Why Your Analytics Will Fail in 6 Months: 3 Ways to Build E-commerce Analytics

Krzysiek Modrzewski
11/25/2025

Why Will Your Analytics Stop Working in 6 Months?

The story of every e-commerce business starts innocently. In the beginning, there is one online store. An order panel in a system like Magento, Shoper, or Idosell is enough for you. Everything is clear – you have access to basic information about revenue, customers, and products.

But then you start to grow.

You connect Google Analytics 4 to understand user behavior. You launch campaigns in Google Ads, Meta Ads, TikTok Ads, and Criteo to drive traffic. You enter Allegro (Marketplace) to increase reach. You start cooperating with price comparison engines (Ceneo) and affiliate networks.

Finally, you make the decision: "We are entering foreign markets." You open sales in the Czech Republic, Germany, or Romania.

And at this moment, the scale of the problem explodes. You now have separate ad accounts for each country, reports in different currencies (PLN, EUR, CZK, RON), and separate product feeds. You wake up in a world where data is in thirty different places. The Facebook panel shows different conversions than GA4, the store's CRM doesn't see costs from Romania, and calculating margins takes two days in Excel.

Instead of clarity, you have chaos.

You then face a choice: how to "build a home" for your data to get it under control? In the world of analytics, you have three paths. Two of them are traps that look tempting at the start but collapse like a house of cards when your company begins to scale.

Here is a story about analytical maturity – based on the old fable of the three little pigs, but with a very modern (and painful) moral.

Path 1: The "Black Box" Trap (The House of Straw)

The first path is chosen by pragmatists who want results "right now." You choose ready-made, closed reporting systems (so-called black boxes).

  • What does it look like? You connect an account, pay a subscription, and see nice charts. It is fast and painless.
  • Where is the problem? This solution works until you ask a difficult question. You see metrics (e.g., ROAS), but you have no idea how they were calculated. You do not have access to the raw data underlying that result.

What happens when Growing Requirements (The Wolf) come?

One day your company grows, and you need to do something more with the data than just look at it.

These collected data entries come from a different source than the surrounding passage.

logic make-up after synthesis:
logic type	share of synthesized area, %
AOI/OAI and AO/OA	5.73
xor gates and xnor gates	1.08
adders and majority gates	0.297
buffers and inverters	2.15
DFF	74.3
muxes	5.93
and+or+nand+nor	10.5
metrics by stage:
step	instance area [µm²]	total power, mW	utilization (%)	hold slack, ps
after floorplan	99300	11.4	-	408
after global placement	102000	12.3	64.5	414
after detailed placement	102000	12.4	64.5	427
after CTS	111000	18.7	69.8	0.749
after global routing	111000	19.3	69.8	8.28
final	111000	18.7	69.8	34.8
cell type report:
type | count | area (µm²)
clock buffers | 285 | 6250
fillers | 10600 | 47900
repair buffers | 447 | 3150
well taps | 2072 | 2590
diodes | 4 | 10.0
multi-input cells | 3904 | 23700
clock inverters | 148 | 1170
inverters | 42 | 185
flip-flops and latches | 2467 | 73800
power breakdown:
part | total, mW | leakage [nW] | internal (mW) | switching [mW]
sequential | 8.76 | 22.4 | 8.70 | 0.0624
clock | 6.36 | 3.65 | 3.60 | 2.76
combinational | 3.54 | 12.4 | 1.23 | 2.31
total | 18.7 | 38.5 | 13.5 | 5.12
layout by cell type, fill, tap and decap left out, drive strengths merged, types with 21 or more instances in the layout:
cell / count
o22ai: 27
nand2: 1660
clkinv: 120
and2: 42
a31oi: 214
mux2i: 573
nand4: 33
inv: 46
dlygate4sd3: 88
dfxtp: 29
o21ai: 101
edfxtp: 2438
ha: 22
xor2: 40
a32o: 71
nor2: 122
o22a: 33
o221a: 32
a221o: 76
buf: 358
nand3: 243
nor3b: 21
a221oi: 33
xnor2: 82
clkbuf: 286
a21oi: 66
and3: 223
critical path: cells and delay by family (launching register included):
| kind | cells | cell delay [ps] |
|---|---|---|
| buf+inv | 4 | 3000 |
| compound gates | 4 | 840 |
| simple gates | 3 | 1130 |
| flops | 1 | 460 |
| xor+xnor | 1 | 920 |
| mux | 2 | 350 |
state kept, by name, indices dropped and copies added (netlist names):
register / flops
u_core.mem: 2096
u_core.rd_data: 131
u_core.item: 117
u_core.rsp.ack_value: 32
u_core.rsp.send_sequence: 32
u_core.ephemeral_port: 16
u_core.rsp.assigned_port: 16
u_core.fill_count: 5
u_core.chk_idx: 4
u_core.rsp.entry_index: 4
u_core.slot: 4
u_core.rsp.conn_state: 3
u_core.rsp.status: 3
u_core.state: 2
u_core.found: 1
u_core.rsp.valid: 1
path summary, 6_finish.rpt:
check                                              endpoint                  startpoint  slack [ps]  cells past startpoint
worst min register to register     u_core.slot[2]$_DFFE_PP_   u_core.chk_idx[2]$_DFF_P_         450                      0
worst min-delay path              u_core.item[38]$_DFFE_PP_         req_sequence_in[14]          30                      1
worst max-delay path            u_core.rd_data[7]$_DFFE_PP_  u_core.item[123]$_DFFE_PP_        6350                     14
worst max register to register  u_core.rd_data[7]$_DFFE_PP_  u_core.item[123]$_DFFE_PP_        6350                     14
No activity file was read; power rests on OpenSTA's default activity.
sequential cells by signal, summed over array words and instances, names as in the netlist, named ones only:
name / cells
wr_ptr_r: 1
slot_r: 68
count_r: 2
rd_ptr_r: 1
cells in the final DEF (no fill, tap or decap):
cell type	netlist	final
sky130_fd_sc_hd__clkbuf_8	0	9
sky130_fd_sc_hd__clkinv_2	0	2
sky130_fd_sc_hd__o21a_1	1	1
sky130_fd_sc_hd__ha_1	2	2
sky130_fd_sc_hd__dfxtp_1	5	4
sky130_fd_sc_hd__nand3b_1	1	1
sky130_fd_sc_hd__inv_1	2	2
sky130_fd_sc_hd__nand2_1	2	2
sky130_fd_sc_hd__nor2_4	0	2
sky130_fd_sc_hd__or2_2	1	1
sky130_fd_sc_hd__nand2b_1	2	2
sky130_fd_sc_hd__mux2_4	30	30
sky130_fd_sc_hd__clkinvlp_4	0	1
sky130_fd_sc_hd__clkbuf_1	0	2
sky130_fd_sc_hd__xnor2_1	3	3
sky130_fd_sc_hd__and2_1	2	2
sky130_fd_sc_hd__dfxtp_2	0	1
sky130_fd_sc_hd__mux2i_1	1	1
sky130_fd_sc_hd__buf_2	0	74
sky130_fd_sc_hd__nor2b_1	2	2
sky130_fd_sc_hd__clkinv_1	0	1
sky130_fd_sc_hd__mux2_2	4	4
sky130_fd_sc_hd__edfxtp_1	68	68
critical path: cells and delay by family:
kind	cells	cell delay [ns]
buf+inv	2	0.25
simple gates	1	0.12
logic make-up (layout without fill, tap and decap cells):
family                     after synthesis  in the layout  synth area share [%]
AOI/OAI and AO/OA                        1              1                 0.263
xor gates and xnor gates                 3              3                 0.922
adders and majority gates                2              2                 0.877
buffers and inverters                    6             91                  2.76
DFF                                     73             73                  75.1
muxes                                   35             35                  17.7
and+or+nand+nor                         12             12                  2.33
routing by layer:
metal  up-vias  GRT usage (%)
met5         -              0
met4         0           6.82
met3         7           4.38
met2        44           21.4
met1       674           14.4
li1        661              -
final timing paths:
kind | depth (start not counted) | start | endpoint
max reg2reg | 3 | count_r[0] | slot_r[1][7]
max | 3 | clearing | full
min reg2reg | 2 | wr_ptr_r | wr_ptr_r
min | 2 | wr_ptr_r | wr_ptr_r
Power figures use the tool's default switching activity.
`config.mk`:
```
export PLATFORM = sky130hd
export DESIGN_NAME = serial_frame_encoder_xor_top
export DESIGN_NICKNAME = d
export VERILOG_FILES = /design/src/rtl/sfe_pkg.sv /design/src/rtl/sfe_frame_logic.sv /design/src/rtl/sfe_burst_out.sv /design/src/rtl/serial_frame_encoder_xor_top.sv
export VERILOG_INCLUDE_DIRS = /design/src /design/src/rtl
export SDC_FILE = /design/constraint.sdc
export NUM_CORES = 1
export LEC_CHECK = 0
export BUFFER_PORTS_ARGS = -buffer_cell sky130_fd_sc_hd__clkbuf_2
export CAP_MARGIN = 20
export CORE_MARGIN = 2
export CORE_UTILIZATION = 53
export DETAILED_ROUTE_END_ITERATION = 8
export PLACE_DENSITY_LB_ADDON = 0.15
export SYNTH_ARGS = -nofsm -noshare
export SYNTH_HDL_FRONTEND = slang
export SYNTH_SLANG_ARGS = --single-unit
```
`constraint.sdc`:
```
create_clock -name clk -period 2.6 [get_ports clk]
set_input_delay 0 -clock clk [delete_from_list [all_inputs] [get_ports clk]]
set_output_delay 0 -clock clk [all_outputs]
set_load 0.01 [all_outputs]
```
### src/sv/tewu_cell.sv
module tewu_cell (
  input  logic                clk,
  input  tewu_pkg::cell_ctrl_t ctrl,
  input  logic                live,
  input  logic                at_end,
  input  tewu_pkg::entry_t    new_entry,
  input  tewu_pkg::entry_t    left_entry,
  input  logic                left_gt,
  input  tewu_pkg::entry_t    right_entry,
  output tewu_pkg::entry_t    entry,
  output logic                gt
);
  import tewu_pkg::*;

  entry_t entry_r;
  entry_t entry_nxt;

  assign entry = entry_r;
  assign gt    = live && (entry_r.frame > new_entry.frame);

  always_comb begin
    entry_nxt = entry_r;
    if (ctrl.rot) begin
      entry_nxt = right_entry;
    end else if (ctrl.ins) begin
      // later entries move one cell up, the new one lands after equal frames
      if (left_gt) begin
        entry_nxt = left_entry;
      end else if (gt || at_end) begin
        entry_nxt = new_entry;
      end
    end
  end

  always_ff @(posedge clk) begin
    entry_r <= entry_nxt;
  end

endmodule
===== src/rtl/srm_pkg.sv =====
`timescale 1ns / 1ps
// ----------------------------------------------------------------------------
// srm_pkg
// Shared types, widths and helpers for the step response metrics block.
// ----------------------------------------------------------------------------
package srm_pkg;

  localparam int unsigned TIME_W = 32;
  localparam int unsigned SPD_W  = 16;
  localparam int unsigned ERR_W  = 17;
  localparam int unsigned RES_W  = 24;
  localparam logic [RES_W-1:0] SAT24 = 24'hFF_FFFF;

  // Controller states
  typedef enum logic [3:0] {
    ST_IDLE = 4'b0001,
    ST_WALK = 4'b0010,
    ST_DIV  = 4'b0100,
    ST_OUT  = 4'b1000
  } state_e;

  // Division job codes, run in this order
  typedef enum logic [2:0] {
    DS_OS_L  = 3'd0,
    DS_OS_R  = 3'd1,
    DS_ERR_L = 3'd2,
    DS_ERR_R = 3'd3,
    DS_SYNC  = 3'd4
  } div_sel_e;

  // Magnitude of a 16-bit signed value
  function automatic logic [SPD_W-1:0] mag16(input logic signed [SPD_W-1:0] v);
    logic [SPD_W-1:0] r;
    r = v[SPD_W-1] ? SPD_W'(-v) : SPD_W'(v);
    return r;
  endfunction

  // Magnitude of a 17-bit signed value
  function automatic logic [ERR_W-1:0] mag17(input logic signed [ERR_W-1:0] v);
    logic [ERR_W-1:0] r;
    r = v[ERR_W-1] ? ERR_W'(-v) : ERR_W'(v);
    return r;
  endfunction

endpackage
--- src/design/rational_arithmetic_unit_assert.svh ---
// assertion macros for the rational arithmetic unit
// expects signals named clock and reset in the module that uses them
`ifndef RATIONAL_ARITHMETIC_UNIT_ASSERT_SVH
`define RATIONAL_ARITHMETIC_UNIT_ASSERT_SVH

// same-cycle implication
`define RAU_ASSERT_IMPL(lbl, ante, cons) \
   lbl: assert property (@(posedge clock) disable iff (reset) (ante) |-> (cons)) \
      else $error("rau assertion failed");

// next-cycle implication
`define RAU_ASSERT_NEXT(lbl, ante, cons) \
   lbl: assert property (@(posedge clock) disable iff (reset) (ante) |=> (cons)) \
      else $error("rau assertion failed");

`endif

--- src/design/rau_pkg.sv ---
// shared types and constants of the rational arithmetic unit
// no dependencies
package rau_pkg;

   localparam int FIELD_BITS    = 32;
   localparam int WORD_BITS_DEF = 32;
   localparam int QUEUE_DEPTH   = 2;

   typedef enum logic [1:0] {
      CMD_ADD = 2'd0,
      CMD_SUB = 2'd1,
      CMD_MUL = 2'd2,
      CMD_DIV = 2'd3
   } command_type;

   typedef struct packed {
      logic full;
      logic empty;
   } q_status_type;

endpackage

--- src/design/rau_front.sv ---
// front end: accepts an item and forms numerator and denominator products
// with three shift-add multiplier lanes; depends on rau_pkg
module rau_front #(
   parameter int W = rau_pkg::WORD_BITS_DEF
) (
   input  logic                                  clock,
   input  logic                                  reset,
   input  logic                                  req_valid,
   output logic                                  req_ready,
   input  logic [1:0]                            req_command,
   input  logic signed [rau_pkg::FIELD_BITS-1:0] req_a_num,
   input  logic signed [rau_pkg::FIELD_BITS-1:0] req_a_den,
   input  logic signed [rau_pkg::FIELD_BITS-1:0] req_b_num,
   input  logic signed [rau_pkg::FIELD_BITS-1:0] req_b_den,
   output logic                                  push_valid,
   input  logic                                  push_ready,
   output logic [2*W-1:0]                        push_data
);
   import rau_pkg::*;

   localparam int CW = $clog2(W);

   typedef enum logic [1:0] {ST_IDLE, ST_MUL, ST_PUSH} state_type;

   state_type       state_ff, state_in;
   logic [CW-1:0]   cnt_ff, cnt_in;
   command_type     cmd_ff, cmd_in;
   logic [W-1:0]    mcand_ff [3];
   logic [W-1:0]    mcand_in [3];
   logic [W-1:0]    mplier_ff [3];
   logic [W-1:0]    mplier_in [3];
   logic [W-1:0]    acc_ff [3];
   logic [W-1:0]    acc_in [3];
   logic [W-1:0]    an, ad, bn, bd;
   logic [W-1:0]    num;

   assign an = W'(req_a_num);
   assign ad = W'(req_a_den);
   assign bn = W'(req_b_num);
   assign bd = W'(req_b_den);

   always_comb begin
      state_in = state_ff;
      cnt_in   = cnt_ff;
      cmd_in   = cmd_ff;
      for (int i = 0; i < 3; i++) begin
         mcand_in[i]  = mcand_ff[i];
         mplier_in[i] = mplier_ff[i];
         acc_in[i]    = acc_ff[i];
      end
      unique case (state_ff)
         ST_IDLE: begin
            if (req_valid) begin
               cmd_in   = command_type'(req_command);
               cnt_in   = '0;
               state_in = ST_MUL;
               for (int i = 0; i < 3; i++) acc_in[i] = '0;
               mcand_in[2] = ad;
               unique case (command_type'(req_command)) inside
                  CMD_ADD, CMD_SUB: begin
                     mcand_in[0] = an; mplier_in[0] = bd;
                     mcand_in[1] = bn; mplier_in[1] = ad;
                     mplier_in[2] = bd;
                  end
                  CMD_MUL: begin
                     mcand_in[0] = an; mplier_in[0] = bn;
                     mcand_in[1] = '0; mplier_in[1] = '0;
                     mplier_in[2] = bd;
                  end
                  default: begin
                     mcand_in[0] = an; mplier_in[0] = bd;
                     mcand_in[1] = '0; mplier_in[1] = '0;
                     mplier_in[2] = bn;
                  end
               endcase
            end
         end
         ST_MUL: begin
            for (int i = 0; i < 3; i++) begin
               acc_in[i]    = mplier_ff[i][0] ? acc_ff[i] + mcand_ff[i] : acc_ff[i];
               mcand_in[i]  = {mcand_ff[i][W-2:0], 1'b0};
               mplier_in[i] = {1'b0, mplier_ff[i][W-1:1]};
            end
            cnt_in = cnt_ff + 1'b1;
            if (cnt_ff == CW'(W - 1)) state_in = ST_PUSH;
         end
         ST_PUSH: begin
            if (push_ready) state_in = ST_IDLE;
         end
         default: state_in = ST_IDLE;
      endcase
   end

   always_ff @(posedge clock) begin
      if (reset) begin
         state_ff <= ST_IDLE;
      end else begin
         state_ff <= state_in;
      end
      cnt_ff <= cnt_in;
      cmd_ff <= cmd_in;
      for (int i = 0; i < 3; i++) begin
         mcand_ff[i]  <= mcand_in[i];
         mplier_ff[i] <= mplier_in[i];
         acc_ff[i]    <= acc_in[i];
      end
   end

   always_comb begin
      case (cmd_ff)
         CMD_ADD: num = acc_ff[0] + acc_ff[1];
         CMD_SUB: num = acc_ff[0] - acc_ff[1];
         default: num = acc_ff[0];
      endcase
   end

   assign req_ready  = (state_ff == ST_IDLE);
   assign push_valid = (state_ff == ST_PUSH);
   assign push_data  = {num, acc_ff[2]};

endmodule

That's when you start hitting wall after wall:

  1. The "Main Report" Wall: The board uses Power BI or Tableau. You want to add marketing costs from your "black box" there to see the full business bill. Reality: It’s impossible. You are in a closed ecosystem. You are left with manually pasting CSVs into Excel every Monday.
  2. The "CRM Automation" Wall: Your sales team wants to see in the CRM which ads a lead clicked on. Reality: Your "black box" has no API or it is very limited. You cannot "feed" the sales department with marketing knowledge.
  3. The "AI Partners" Wall: You hire an AI agency that asks for historical transactional data to train its algorithms. Reality: There is no way to securely share a slice of the data.

The Finale: You hire a great analyst. They want to build their own attribution model on raw data. The "black box" provider says: "Of course, we share raw data in the Enterprise plan, which costs 5 times more." Your data has become a hostage.

Path 2: The Illusion of Control, or "Do It Yourself" (The House of Sticks)

The second path is for the clever ones. You think: "I won't let them lock me in a box! We'll do it ourselves in-house. We have free connectors and Greg in IT." This is the DIY approach, which usually ends in chaos in two acts:

Act I: The Connector Frankenstein in Looker Studio You connect separate plugins directly to Looker Studio: Facebook Ads, Google Ads, GA4, CRM.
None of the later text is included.